Cuando ella hubo cerrado la puerta, Hedobald Braxén volvió a meter la máquina de escribir en su sitio y cogió en sus brazos el gato de las manchas. Miró la fotografía del primer ministro y del senador americano, levantó una pierna y se relajó con aire pensativo.
El hombre alto y rubio ya no se llamaba Heydrich, sino Andrew Black, con pasaporte británico y de profesión hombre de negocios. Llegó a Suecia el quince de octubre y se sirvió del medio más seguro para entrar en el país, es decir, vino desde Copenhague en el hidroplano de Malmö, en cuya estación terminal los controladores de pasaportes, cuando están presentes, suelen entretenerse en beber café y bostezar.
En Malmö sacó billete para el tren de Estocolmo, durmió tranquilamente mientras la lluvia golpeaba las ventanillas de su vagón, llegó a Estocolmo por la mañana y tomó un taxi hasta el piso de seis habitaciones del Söder, que tenía alquilado la empresa tapadera de ULAG para alojar a sus visitantes de negocios. La primera molestia que tuvo que soportar en Suecia fue la larga cola de taxis a la salida de la estación ferroviaria.
Había llegado, pues, sin ningún problema; en ningún lugar tuvo que mostrar más que la cubierta de su pasaporte, no dio su nombre a nadie y tampoco había abierto las maletas, que tenían todas doble fondo y cuyo contenido era altamente interesante. De todos modos, un aduanero normal, sólo pendiente de pescar un poco de aguardiente o de tabaco, no hubiera encontrado nada anormal.
A la hora de comer fue a una especie de bar, donde le llamó la atención que la comida fuese tan mala y tan cara. Luego compró algunos periódicos suecos y regresó a la casa. Al cabo de un rato se dio cuenta de que entendía sorprendentemente bien el idioma.
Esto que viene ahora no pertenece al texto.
Background: an optimization exercise with open tools, aiming at small area, a short achievable clock period and few clock cycles per item. Do not read the settings as production practice.
At most, simulation tests tie the RTL to the original design; equivalence was not proved.
Only the layout flow was run in run 2; the RTL was not checked for function there.
Power is estimated from default activity; no workload was simulated.

==> flow/design.v (outline; a module is shown in full before it is edited, if it fits) <==
// module argb_pixel_blend_unit: 859 lines
module argb_pixel_blend_unit (
  input  logic        clk_i,
  input  logic        rst_ni,
  input  logic        start_i,
  output logic        busy_o,
  input  logic [31:0] src_pixel_i,
  input  logic [31:0] dst_pixel_i,
  output logic        done_o,
  output logic [31:0] out_pixel_o,
  input  logic        cfg_valid_i,
  output logic        cfg_ready_o,
  input  logic [1:0]  cfg_index_i,
  input  logic [31:0] cfg_data_i
);
  // ...
==> flow/run.sh <==
#!/bin/bash
# synth_recipe.tcl (not shown) runs the flow's synth.tcl, then flattens the netlist and writes it again
# the make line also repeats each setting of config.mk as NAME=value (left out here)
make -C /OpenROAD-flow-scripts/flow DESIGN_CONFIG=/design/flow/config.mk WORK_HOME=/design/flow/orfs CLKGATE_MAP_FILE= SYNTH_SCRIPT=/design/flow/synth_recipe.tcl finish
==> flow/config.mk <==
export PLATFORM = sky130hd
export DESIGN_NAME = argb_pixel_blend_unit
export DESIGN_NICKNAME = argb_pixel_blend_unit
export VERILOG_FILES = /design/flow/design.v
export SDC_FILE = /design/flow/constraint.sdc
export NUM_CORES = 4
export LEC_CHECK = 0
export CAP_MARGIN = 20
export CORE_MARGIN = 2
export CORE_UTILIZATION = 40
export SETUP_SLACK_MARGIN = 3.3
export SLEW_MARGIN = 20
==> flow/constraint.sdc <==
create_clock -name core_clock -period 5.5 [get_ports {clk_i}]
set_input_delay 1.1000 -clock core_clock [delete_from_list [all_inputs] [get_ports {clk_i}]]
set_output_delay 1.1000 -clock core_clock [all_outputs]
set_load 0.01 [all_outputs]
==> flow_summary.toml, run 1 <==
[job]
max-cap-violations = 0

[synth]
synth.yosys.warnings = 5
synth_cells = 1630
avgSynthCellArea_um2 = 10.40
synthDominantCellAreaShare_pct = 35.79
ys_types = 52

[clocking]
clock_insertion_delay_worst_skew_ns = 0.54
clkTransAtPathRegs_ns = 0.06
cts_setup_buffers = 1
num_clock_sinks = 352

[outcome]
status = "complete, no violations"

[pwr]
clock_power_uw = 2580
internal_power_consumption_uw = 7180
power_uw = 11320

[detailed_routing]
viasPerCell = 4.813
routed-wl-met3_um = 2560
dr_wl_met2_um = 15410

[grt]
gr-usage-all-layers_pct = 17.13
grtUsageMet1_pct = 25.12

[sta]
unrepaired_setup_endpoints_after_global_routing = "true"
final.hold.worst_slack_ns = 0.3217
post-route-worst-setup-slack_ns = 3.327

[final_layout]
nonClockBufferCount = 148
final_cell_area_mm2 = 0.02003
inverters = 92
top_regs = "r2_0_q: 43 flops, r2_1_q: 43 flops, r2_2_q: 43 flops"
nMultiInputCombCells = 1071
clock_cell_area_share_pct = 6.426

[setup_path]
worstRegToRegCells = 5
critPathMaxFanout = 28
setup.worst_path.start = "dir1_q"
worst-path-stages = 5

[placed_design]
dp.final_hpwl_um = 27330
placedInstanceArea_mm2 = 0.01858
buffer_ports.inserted = 134

[die]
io_pins = 137
core_area_mm2 = 0.04185

[worst_hold_path]
min_from = "sub2_q"
Testbench counts, summed over its fixed seeds: cycles 16,967, items 16,026.
Background: an optimization exercise with open tools, aiming at small area, a short achievable clock period and few clock cycles per item. Do not read the settings as production practice. At most, simulation tests tie the RTL to the original design; equivalence was not proved.

==> exp/nickel <==
// modular_exponentiation
module modular_exponentiation (
    input  wire logic                  clk,
    input  wire logic                  rst_n,
    input  wire logic                  in_valid,
    output logic                       in_ready,
    input  wire mexp_pkg::word_t       message,
    output logic                       out_valid,
    input  wire logic                  out_ready,
    output mexp_pkg::word_t            power_result,
    input  wire logic                  cfg_valid,
    output logic                       cfg_ready,
    input  wire mexp_pkg::cfg_index_t  cfg_index,
    input  wire mexp_pkg::word_t       cfg_data
);
    mexp_pkg::word_t      modulus_reg;
    mexp_pkg::cnt_t       mshift_reg;
    mexp_pkg::word_t      exponent_reg;
    mexp_pkg::word_t      base_reg;
    mexp_pkg::word_t      acc_reg;
    logic                 acc_one_reg;
    mexp_pkg::sword_t     sqa_reg;
    mexp_pkg::sword_t     sqb_reg;
    mexp_pkg::est_t       sqr_reg;
    logic [2:0]           sqq_reg;
    mexp_pkg::sword_t     mla_reg;
  ...
Settings: LEC_CHECK=0, CAP_MARGIN=20, CORE_MARGIN=2, CORE_UTILIZATION=60, SETUP_SLACK_MARGIN=2.85, SLEW_MARGIN=20; clock period 6.5 ns.
run.sh (not shown) runs the stock make flow with config.mk's settings and CLKGATE_MAP_FILE= SYNTH_SCRIPT=/design/flow/synth_recipe.tcl, a recipe that flattens the netlist after the stock synthesis.
==> exp/raven: changes against exp/nickel <==
--- a/flow/design.v
+++ b/flow/design.v
@@ -275,19 +275,19 @@
         hc = {((u[5:0] & v3[5:0]) | (u[5:0] & w[5:0]) | (v3[5:0] & w[5:0])), 1'b1};
         d  = hs + hc;
         sum3_sign = d[6];
     endfunction
 endmodule
 module mexp_csfix (
-    input  wire logic [32:0]      c,
+    input  wire mexp_pkg::sword_t c,
     input  wire mexp_pkg::word_t  n,
     output mexp_pkg::word_t       res
 );
-    logic [32:0] c1;
-    assign c1  = c + {1'b0, n};
-    assign res = c[32] ? c1[mexp_pkg::WIDTH-1:0] : c[mexp_pkg::WIDTH-1:0];
+    mexp_pkg::sword_t c1;
+    assign c1  = c + {2'b00, n};
+    assign res = c[mexp_pkg::SW-1] ? c1[mexp_pkg::WIDTH-1:0] : c[mexp_pkg::WIDTH-1:0];
 endmodule
 `default_nettype wire
 `default_nettype none
 module modular_exponentiation (
     input  wire logic                  clk,
     input  wire logic                  rst_n,
@@ -317,15 +317,15 @@
     mexp_pkg::est_t       mlr_reg;
     logic [2:0]           mlq_reg;
     logic                 sq_bit_reg;
     logic                 sq_nbit_reg;
     logic                 ml_bit_reg;
     logic                 ml_nbit_reg;
-    logic [32:0]          cv_reg;
-    logic [32:0]          cva;
-    logic [32:0]          cvb;
+    mexp_pkg::sword_t     cv_reg;
+    mexp_pkg::sword_t     cva;
+    mexp_pkg::sword_t     cvb;
     logic                 busy;
     logic                 hold;
     logic [5:0]           nq_reg;
     logic                 nq_ok_reg;
     logic                 special;
     logic                 load;
@@ -396,13 +396,13 @@
         end
     end
     always_ff @(posedge clk)
     begin
         nq_reg <= modulus_reg[31:26];
     end
-    assign hold    = !nq_ok_reg;
+    assign hold    = busy || !nq_ok_reg;
     assign special = (modulus_reg == '0) || (exponent_reg == '0);
     mexp_ctrl u_ctrl (
         .clk          (clk),
         .rst_n        (rst_n),
         .in_valid     (in_valid),
         .in_ready     (in_ready),
@@ -454,14 +454,14 @@
         .ge      (mlq_reg),
         .sa_next (mla_next),
         .sb_next (mlb_next),
         .rt_next (mlr_next),
         .ge_next (mlq_next)
     );
-    assign cva = sqa_reg[32:0] | (mla_reg[32:0] & {33{pconv1_d}});
-    assign cvb = sqb_reg[32:0] | (mlb_reg[32:0] & {33{pconv1_d}});
+    assign cva = pconv1_d ? mla_reg : sqa_reg;
+    assign cvb = pconv1_d ? mlb_reg : sqb_reg;
     mexp_csfix u_fix (
         .c   (cv_reg),
         .n   (modulus_reg),
         .res (cv_res)
     );
     assign copy    = pconv2 && exp_bit && acc_one_reg;
- ABC_AREA: unset -> 1
- SETUP_SLACK_MARGIN: 2.85 -> 3.0
==> impl_metrics.ini <==
[die]
die_y_um = 204.0

[global_route]
met3_usage = 0.05421
antenna_found_initial = 4

[drt]
vias = 19502
vias_per_cell = 6.299

[worst_setup_path]
r2r-start = mlq_reg[1]

[outcome]
run_status = finished clean

[worst_hold_path]
holdPathEnd = acc_one_reg

[logic_synthesis]
seq_area_frac_synth = 0.3203
Source of the figures above: exp/nickel

==> impl_metrics.ini <==
[worst_setup_path]
rr_worst_depth = 12
r2r-start = modulus_reg[30]

[global_route]
met3_usage = 0.09580
antenna_found_initial = 1

[die]
die_y_um = 210.5

[logic_synthesis]
synth_top_family_by_area = adder cells
seq_area_frac_synth = 0.3038

[outcome]
run_status = finished clean

[worst_hold_path]
holdPathEnd = nq_reg[4]

[drt]
vias_per_cell = 6.023
Source of the figures above: exp/raven

Testbench counts of exp/nickel, summed over its fixed seeds: cycles 210,240, items 192.
Function not checked in exp/raven: the RTL went through the layout flow alone.

==> separate check: timing with driven ports <==
The flow's constraints put no driver on any port. The routed layouts listed below were extracted and timed again, unchanged, in two steps. Step 1 assumes that a clkbuf_16 drives the clock port and a buf_2 every other input. Step 2 adds t to the input delays and takes it off the output delays; t is the mean of the earliest and latest rising clock arrival at the registers after step 1. Input paths then give back, and output paths get back, about the clock's delay inside the block. a / b / c = no drivers / after step 1 / after step 2; a / b = the first two.
run | shift t [ns] | setup slack, ns | latest minus earliest clock arrival (ns) | worst slew at a driven data input, ns
exp/nickel | 0.621 | 2.970 / 2.960 / 2.970 | 0.021 / 0.021 | 0.06
exp/raven | 0.636 | 3.031 / 2.969 / 3.040 | 0.022 / 0.022 | 0.05
After both steps every run listed still meets setup and hold.
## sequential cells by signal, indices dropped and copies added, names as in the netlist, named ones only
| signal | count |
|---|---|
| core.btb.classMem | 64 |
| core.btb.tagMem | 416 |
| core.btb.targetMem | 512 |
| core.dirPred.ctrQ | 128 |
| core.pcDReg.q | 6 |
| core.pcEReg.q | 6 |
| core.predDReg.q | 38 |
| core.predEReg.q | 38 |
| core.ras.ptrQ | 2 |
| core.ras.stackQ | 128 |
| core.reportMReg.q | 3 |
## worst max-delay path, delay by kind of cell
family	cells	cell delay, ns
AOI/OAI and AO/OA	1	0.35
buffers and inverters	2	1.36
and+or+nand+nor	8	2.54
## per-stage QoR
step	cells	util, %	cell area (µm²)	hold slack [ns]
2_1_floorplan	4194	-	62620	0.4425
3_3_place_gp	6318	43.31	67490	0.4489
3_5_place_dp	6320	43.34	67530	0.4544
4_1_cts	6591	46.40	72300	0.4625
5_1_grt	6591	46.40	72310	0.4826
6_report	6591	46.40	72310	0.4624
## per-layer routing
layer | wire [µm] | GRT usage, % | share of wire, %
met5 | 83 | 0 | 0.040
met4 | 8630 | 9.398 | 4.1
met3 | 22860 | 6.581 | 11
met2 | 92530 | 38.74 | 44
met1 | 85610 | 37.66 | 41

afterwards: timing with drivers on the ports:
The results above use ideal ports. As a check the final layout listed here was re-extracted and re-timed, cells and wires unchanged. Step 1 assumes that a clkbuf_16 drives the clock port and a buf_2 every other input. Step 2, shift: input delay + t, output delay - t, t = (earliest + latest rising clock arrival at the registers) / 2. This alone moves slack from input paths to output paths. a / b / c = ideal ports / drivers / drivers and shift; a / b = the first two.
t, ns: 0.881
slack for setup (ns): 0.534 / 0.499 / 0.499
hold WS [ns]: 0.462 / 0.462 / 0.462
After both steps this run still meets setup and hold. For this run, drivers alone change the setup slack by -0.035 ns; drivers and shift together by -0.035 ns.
This design comes from an exercise in tuning for small area, a short achievable clock period and few clock cycles per item on the open sky130 flow, not from production work. In this exercise RTL edits were held to simulation tests only and were not proved equivalent to the original. The clock port is modelled as an ideal driver; clocking choices that lean on that would not hold on a real chip. Power is estimated from default activity; no workload was simulated.

==> flow/design.v (excerpt) <==
module timing_recovery_top (
  input  wire                  clk,
  input  wire                  reset_i,
  input  wire                  raw_valid_i,
  input  timing_pkg::sample_t  raw_i_i,
  input  timing_pkg::sample_t  raw_q_i,
  input  wire           [15:0] step_i,
  input  timing_pkg::mu_gain_t mu_gain_i,
  input  wire                  sym_ready_i,
  output logic                 raw_ready_o,
  output logic                 sym_valid_o,
  output timing_pkg::sym_t     sym_i_o,
  output timing_pkg::sym_t     sym_q_o
);
  logic             accept;
  logic             s1_valid_next;
  logic             ready_q;    
  logic             s1_valid;
  logic             s2_valid;
  logic             out_free;   
  logic             en2;        
  logic             adv;        
  logic             push;       
  logic      [12:0] mu_sel;
  timing_pkg::sym_t rail_i;
  timing_pkg::sym_t rail_q;
  assign push        = s2_valid & out_free;
  assign en2         = !s2_valid | out_free;
  assign adv         = s1_valid & en2;
  assign raw_ready_o = ready_q | sym_ready_i;    
  assign accept      = raw_valid_i & raw_ready_o;
  symbol_nco i_symbol_nco (
    .clk        (clk),
    .reset_i    (reset_i),
    .accept_i   (accept),
    .step_i     (step_i),
    .mu_gain_i  (mu_gain_i),
    .adv_i      (adv),
    .s1_valid_o      (s1_valid),
    .s1_valid_next_o (s1_valid_next),
    .mu_sel_o   (mu_sel)
  );
  rail_interp i_rail_i (
    .clk      (clk),
    .reset_i  (reset_i),
    .accept_i (accept),
    .smp_i    (raw_i_i),
    .adv_i    (adv),
    .mu_sel_i (mu_sel),
    .rail_o   (rail_i)
  );
  rail_interp i_rail_q (
    .clk      (clk),
    .reset_i  (reset_i),
    .accept_i (accept),
    .smp_i    (raw_q_i),
    .adv_i    (adv),
    .mu_sel_i (mu_sel),
    .rail_o   (rail_q)
  );
  symbol_joiner i_symbol_joiner (
    .clk         (clk),
    .reset_i     (reset_i),
    .push_i      (push),
    .i_sym_i     (rail_i),
    .q_sym_i     (rail_q),
    .sym_ready_i (sym_ready_i),
    .free_o      (out_free),
    .sym_valid_o (sym_valid_o),
    .sym_i_o     (sym_i_o),
    .sym_q_o     (sym_q_o)
  );
  always_ff @(posedge clk) begin
    if (reset_i) begin
      s2_valid <= 1'b0;
      ready_q  <= 1'b1;
    end else begin
      if (en2) s2_valid <= adv;
  ...
Size in the first run: about 1900 cells after synthesis, ~100 I/O pins.
Settings: LEC_CHECK=0, CAP_MARGIN=20, CORE_MARGIN=2, CORE_UTILIZATION=70, CTS_BUF_LIST=sky130_fd_sc_hd__clkbuf_4 sky130_fd_sc_hd__clkbuf_8, HOLD_SLACK_MARGIN=0.1, SETUP_SLACK_MARGIN=4.0, SLEW_MARGIN=20; clock period 9.0 ns.
standard.sh (not shown) runs the stock make flow with config.mk's settings and CLKGATE_MAP_FILE= SYNTH_SCRIPT=/design/flow/synth_recipe.tcl, a recipe that flattens the netlist after the stock synthesis.
==> flow/flow/run.sh <==
#!/bin/bash
# Standard layout with three changes:
#  - plain buffers on the ports instead of the delay buffers buffer_ports picks
#  - after synthesis, inv_opt.tcl pushes inverters through the full adders
#    (a full adder is self-dual), removing inverter pairs between adder cells
#  - after clock tree synthesis, skew.tcl gives the mu register and the output
#    symbol register a later clock (useful skew between internal stages)
set -euo pipefail
export BUFFER_PORTS_ARGS="-buffer_cell sky130_fd_sc_hd__buf_1"
export POST_SYNTH_TCL="$PWD/flow/inv_opt.tcl"
export POST_CTS_TCL="$PWD/flow/skew.tcl"
bash standard.sh > standard_flow.log 2>&1
Other scripts of this flow, unchanged in this note and not shown: flow/flow/inv_opt.tcl, flow/flow/skew.tcl
The first run completed without violations.
Testbench counts at the start, summed over its fixed seeds: cycles 24,012, items 24,000.
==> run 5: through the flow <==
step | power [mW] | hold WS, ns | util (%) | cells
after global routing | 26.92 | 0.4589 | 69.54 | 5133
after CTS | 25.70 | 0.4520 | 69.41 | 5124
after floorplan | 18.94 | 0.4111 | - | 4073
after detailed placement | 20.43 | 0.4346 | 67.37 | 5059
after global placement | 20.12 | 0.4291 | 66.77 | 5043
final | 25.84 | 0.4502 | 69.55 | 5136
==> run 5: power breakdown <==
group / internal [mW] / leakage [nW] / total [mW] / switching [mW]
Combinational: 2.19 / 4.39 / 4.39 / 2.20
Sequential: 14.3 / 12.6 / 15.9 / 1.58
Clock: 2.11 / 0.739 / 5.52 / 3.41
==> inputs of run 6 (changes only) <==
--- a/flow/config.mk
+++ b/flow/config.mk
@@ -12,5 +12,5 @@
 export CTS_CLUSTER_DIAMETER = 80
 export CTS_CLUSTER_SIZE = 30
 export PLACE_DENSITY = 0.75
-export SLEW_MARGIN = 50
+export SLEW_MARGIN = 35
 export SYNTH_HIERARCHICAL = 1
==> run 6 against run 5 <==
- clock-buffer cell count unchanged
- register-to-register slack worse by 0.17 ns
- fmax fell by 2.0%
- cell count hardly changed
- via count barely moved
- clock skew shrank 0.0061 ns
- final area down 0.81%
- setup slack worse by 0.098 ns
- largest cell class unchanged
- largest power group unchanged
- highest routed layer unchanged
Source: an optimization exercise on an open RTL-to-GDS flow (aim: small area, a short achievable clock period and few clock cycles per item). Production flows keep margins and buffers that such runs may drop.
The RTL was checked by simulation tests, not by an equivalence proof against the original design.
No activity file was given, so power comes from the tool's default toggle rates.

// multichannel_window_min_max_sum
module multichannel_window_min_max_sum (
  input  logic                                  clk,
  input  logic                                  rst,
  input  logic                                  in_valid,
  output logic                                  in_stall,
  input  logic [wmms_pkg::SAMPLE_BITS-1:0]      current_sample,
  input  logic [wmms_pkg::SAMPLE_BITS-1:0]      voltage_sample,
  input  logic [wmms_pkg::SAMPLE_BITS-1:0]      reference_sample,
  input  logic [wmms_pkg::SAMPLE_BITS-1:0]      temperature_sample,
  output logic                                  out_valid,
  input  logic                                  out_stall,
  output logic [wmms_pkg::CH_W-1:0]             channel,
  output logic [wmms_pkg::SUM_W-1:0]            window_sum,
  output logic [wmms_pkg::SAMPLE_BITS-1:0]      window_max,
  output logic [wmms_pkg::SAMPLE_BITS-1:0]      window_min,
  output logic [wmms_pkg::CNT_W-1:0]            scan_total,
  output logic                                  last,
  input  logic                                  cfg_valid,
  output logic                                  cfg_ready,
  input  logic [wmms_pkg::CFG_IDX_W-1:0]        cfg_index,
  input  logic [wmms_pkg::CFG_DATA_W-1:0]       cfg_data
);
Size in the first run: about 3300 cells after synthesis, roughly 660 flip-flops, roughly 150 I/O pins, about 37000 um2 of cells after synthesis.
Settings: LEC_CHECK=0, CAP_MARGIN=20, CORE_MARGIN=2, CORE_UTILIZATION=40, CTS_BUF_LIST=sky130_fd_sc_hd__clkbuf_8, SETUP_SLACK_MARGIN=4.8, SLEW_MARGIN=20; clock period 8.0 ns.
run.sh (not shown) runs the stock make flow with config.mk's settings and CLKGATE_MAP_FILE= SYNTH_SCRIPT=/design/flow/synth_recipe.tcl, a recipe that flattens the netlist after the stock synthesis.
Testbench counts at the start, summed over its fixed seeds: cycles 49,965, scans 49,741.
Change:
- SETUP_SLACK_MARGIN: 4.8 -> 5.0
What happened:
- The changed run ran to the end with no violations
- setup slack improved by 0.22 ns
- synthesized cell count does not change
- via count increases slightly
- die area is unchanged
- maximum frequency increases by a little under a tenth
- clock power decreases by a few percent

========
== job 8947 ==
Another version of the RTL of multichannel_window_min_max_sum (not shown whole).
Size: about 3400 cells after synthesis, ~660 flip-flops.
==> flow/config.mk <==
export PLATFORM = sky130hd
export DESIGN_NAME = multichannel_window_min_max_sum
export DESIGN_NICKNAME = multichannel_window_min_max_sum
export VERILOG_FILES = /design/flow/design.v
export SDC_FILE = /design/flow/constraint.sdc
export NUM_CORES = 4
export LEC_CHECK = 0
export CAP_MARGIN = 20
export CORE_MARGIN = 2
export CORE_UTILIZATION = 65
export CTS_BUF_LIST = sky130_fd_sc_hd__clkbuf_8
export SETUP_SLACK_MARGIN = 5.0
export SLEW_MARGIN = 20
==> flow/constraint.sdc <==
create_clock -name core_clock -period 8.0 [get_ports {clk}]
set_input_delay 1.6000 -clock core_clock [delete_from_list [all_inputs] [get_ports {clk}]]
set_output_delay 1.6000 -clock core_clock [all_outputs]
set_load 0.01 [all_outputs]
Testbench counts of job 8947, summed over its fixed seeds: cycles 49,965, scans 49,741.
Input changes introduced in job 7833 (baseline for comparison: job 8947):
Settings: a change of CORE_UTILIZATION from 65 to 40.
==> flow/flow/run.sh (new file) <==
#!/bin/bash
set -euo pipefail
export BUFFER_PORTS_ARGS="-buffer_cell sky130_fd_sc_hd__buf_2"
export CTS_ARGS="-sink_clustering_enable -repair_clock_nets -buf_list sky130_fd_sc_hd__clkbuf_8 -dont_use_dummy_load -sink_clustering_size 24"
bash standard.sh > standard.log 2>&1
==> flow/standard.sh (new file) <==
#!/bin/bash
# synth_recipe.tcl (not shown) runs the flow's synth.tcl, then flattens the netlist and writes it again
# the make line also repeats each setting of config.mk as NAME=value (left out here)
make -C /OpenROAD-flow-scripts/flow DESIGN_CONFIG=/design/flow/config.mk WORK_HOME=/design/flow/orfs CLKGATE_MAP_FILE= SYNTH_SCRIPT=/design/flow/synth_recipe.tcl "${@:-finish}"
removed: flow/run.sh
==> run summary <==
- Going from job 8947 to job 7833, the switching power summed over all nets was found to have gone down by 8.0%.
- Required time of the critical path, job 8947 and job 7833: larger value in job 8947
- Compared job 7833 vs job 8947, and routed metal-1 wire length is up in job 7833.
- Job 7833 vs. job 8947: total power consumption of the routed design moved down; first-iteration DRC count dropped about 19%; clock slew seen by the registers of the worst setup and hold paths stayed essentially flat; share of the cycle needed by the critical path after routing fell by 0.50 points.
- Quantity of gates resized following cts (higher): job 8947
Setup changes, job 7833 to job 7969
Settings: TNS_END_PERCENT now 30, previously not set.
==> flow/run.sh (new file) <==
#!/bin/bash
# synth_recipe.tcl (not shown) runs the flow's synth.tcl, then flattens the netlist and writes it again
# the make line also repeats each setting of config.mk as NAME=value (left out here)
make -C /OpenROAD-flow-scripts/flow DESIGN_CONFIG=/design/flow/config.mk WORK_HOME=/design/flow/orfs CLKGATE_MAP_FILE= SYNTH_SCRIPT=/design/flow/synth_recipe.tcl finish
removed: flow/flow/run.sh
removed: flow/standard.sh
Results
- The worst-case setup margin in the final layout of job 7969 is lower than that of job 7833.
- NOTE final wirelength job 7833->job 7969 increased slightly
- The sequential power on job 7969 is in line with that on job 7833.
- The higher global-route wire length before repair of job 7969 and job 7833 is in job 7969.
- [job 7969] met1 track utilization from global routing rose 0.16 points relative to job 7833
- Compared with job 7833, total power of the final layout in job 7969 increased by a few percent.
- As far as area of all sequential standard cells is concerned, job 7833 and job 7969 perform about the same.
- Leakage power figure on job 7969 is up relative to job 7833.
Input-level comparison between job 5686 and job 7969:
Settings: CTS_CLUSTER_SIZE newly set to 24; TNS_END_PERCENT removed (was 30).
Findings:
Delta(post-detailed-routing wire length, job 5686 - job 7969) > 0
[job 5686] total power fell 0.46% relative to job 7969
Summary of job 5686 over job 7969: combinational share of power higher, reported sequential group power roughly the same, number of buffers inserted by post-CTS setup repair higher.
Between job 7969 and job 5686, the via count of the first global-routing pass is higher for job 5686.
Comparing job 7969 and job 5686, the higher relative slew slack was measured on job 5686.
The final reports for job 5686 and job 7969 show portion of total power attributed to the clock network lower in the former.
Job 5686 — buffer share of cell area 0.53 points higher, job 7969 as reference
Job 5686 ended up with a lower largest stage delay on the critical path than job 7969 did.
Inputs modified between job 5686 and job 2379:
Settings: clearing CTS_CLUSTER_SIZE, which used to be 24.
==> flow/flow/run.sh (new file) <==
#!/bin/bash
set -euo pipefail
export BUFFER_PORTS_ARGS="-buffer_cell sky130_fd_sc_hd__buf_2"
export CTS_ARGS="-sink_clustering_enable -repair_clock_nets -buf_list sky130_fd_sc_hd__clkbuf_8 -dont_use_dummy_load"
bash standard.sh > standard.log 2>&1
==> flow/standard.sh (new file) <==
#!/bin/bash
# synth_recipe.tcl (not shown) runs the flow's synth.tcl, then flattens the netlist and writes it again
# the make line also repeats each setting of config.mk as NAME=value (left out here)
make -C /OpenROAD-flow-scripts/flow DESIGN_CONFIG=/design/flow/config.mk WORK_HOME=/design/flow/orfs CLKGATE_MAP_FILE= SYNTH_SCRIPT=/design/flow/synth_recipe.tcl "${@:-finish}"
removed: flow/run.sh
Notes after the runs:
- Power share of the clock group: higher on job 5686
- Per the comparison of job 2379 with job 5686, clock insertion delay at the later pin of the skew report stayed essentially flat, worst setup slack for register-to-register paths rose by 0.06 ns, number of well taps stayed essentially flat, largest net degree at the start of global routing fell by 1, cell count fell by about 2.2%.
- In job 2379 the power turned out 5.2% lower than in job 5686.
- Diff job 5686 -> job 2379 | total internal power | down by a few percent
- The run with more setup slack is job 2379; job 5686 has less.
- Changes observed in job 2379 relative to job 5686: maximum frequency went up by 0.0053 GHz, routed wire length fell by about 3.3%.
En realidad se llamaba Reinhard Heydt y era sudafricano, y había crecido en un hogar en el que se hablaban cuatro idiomas: holandés, afrikaans, inglés y danés. Después había aprendido francés y alemán, y se desenvolvía bastante bien en otra media docena de idiomas. Se había educado en un colegio de Inglaterra.
La formación práctica de Heydt era paramilitar; primero había luchado en el Congo y luego había estado con los perdedores en Biafra. También participó en el golpe de Guinea, y, después de una temporada en el servicio de información portugués, había combatido a las guerrillas del Frelimo en Mozambique. Allí le habían reclutado para ULAG.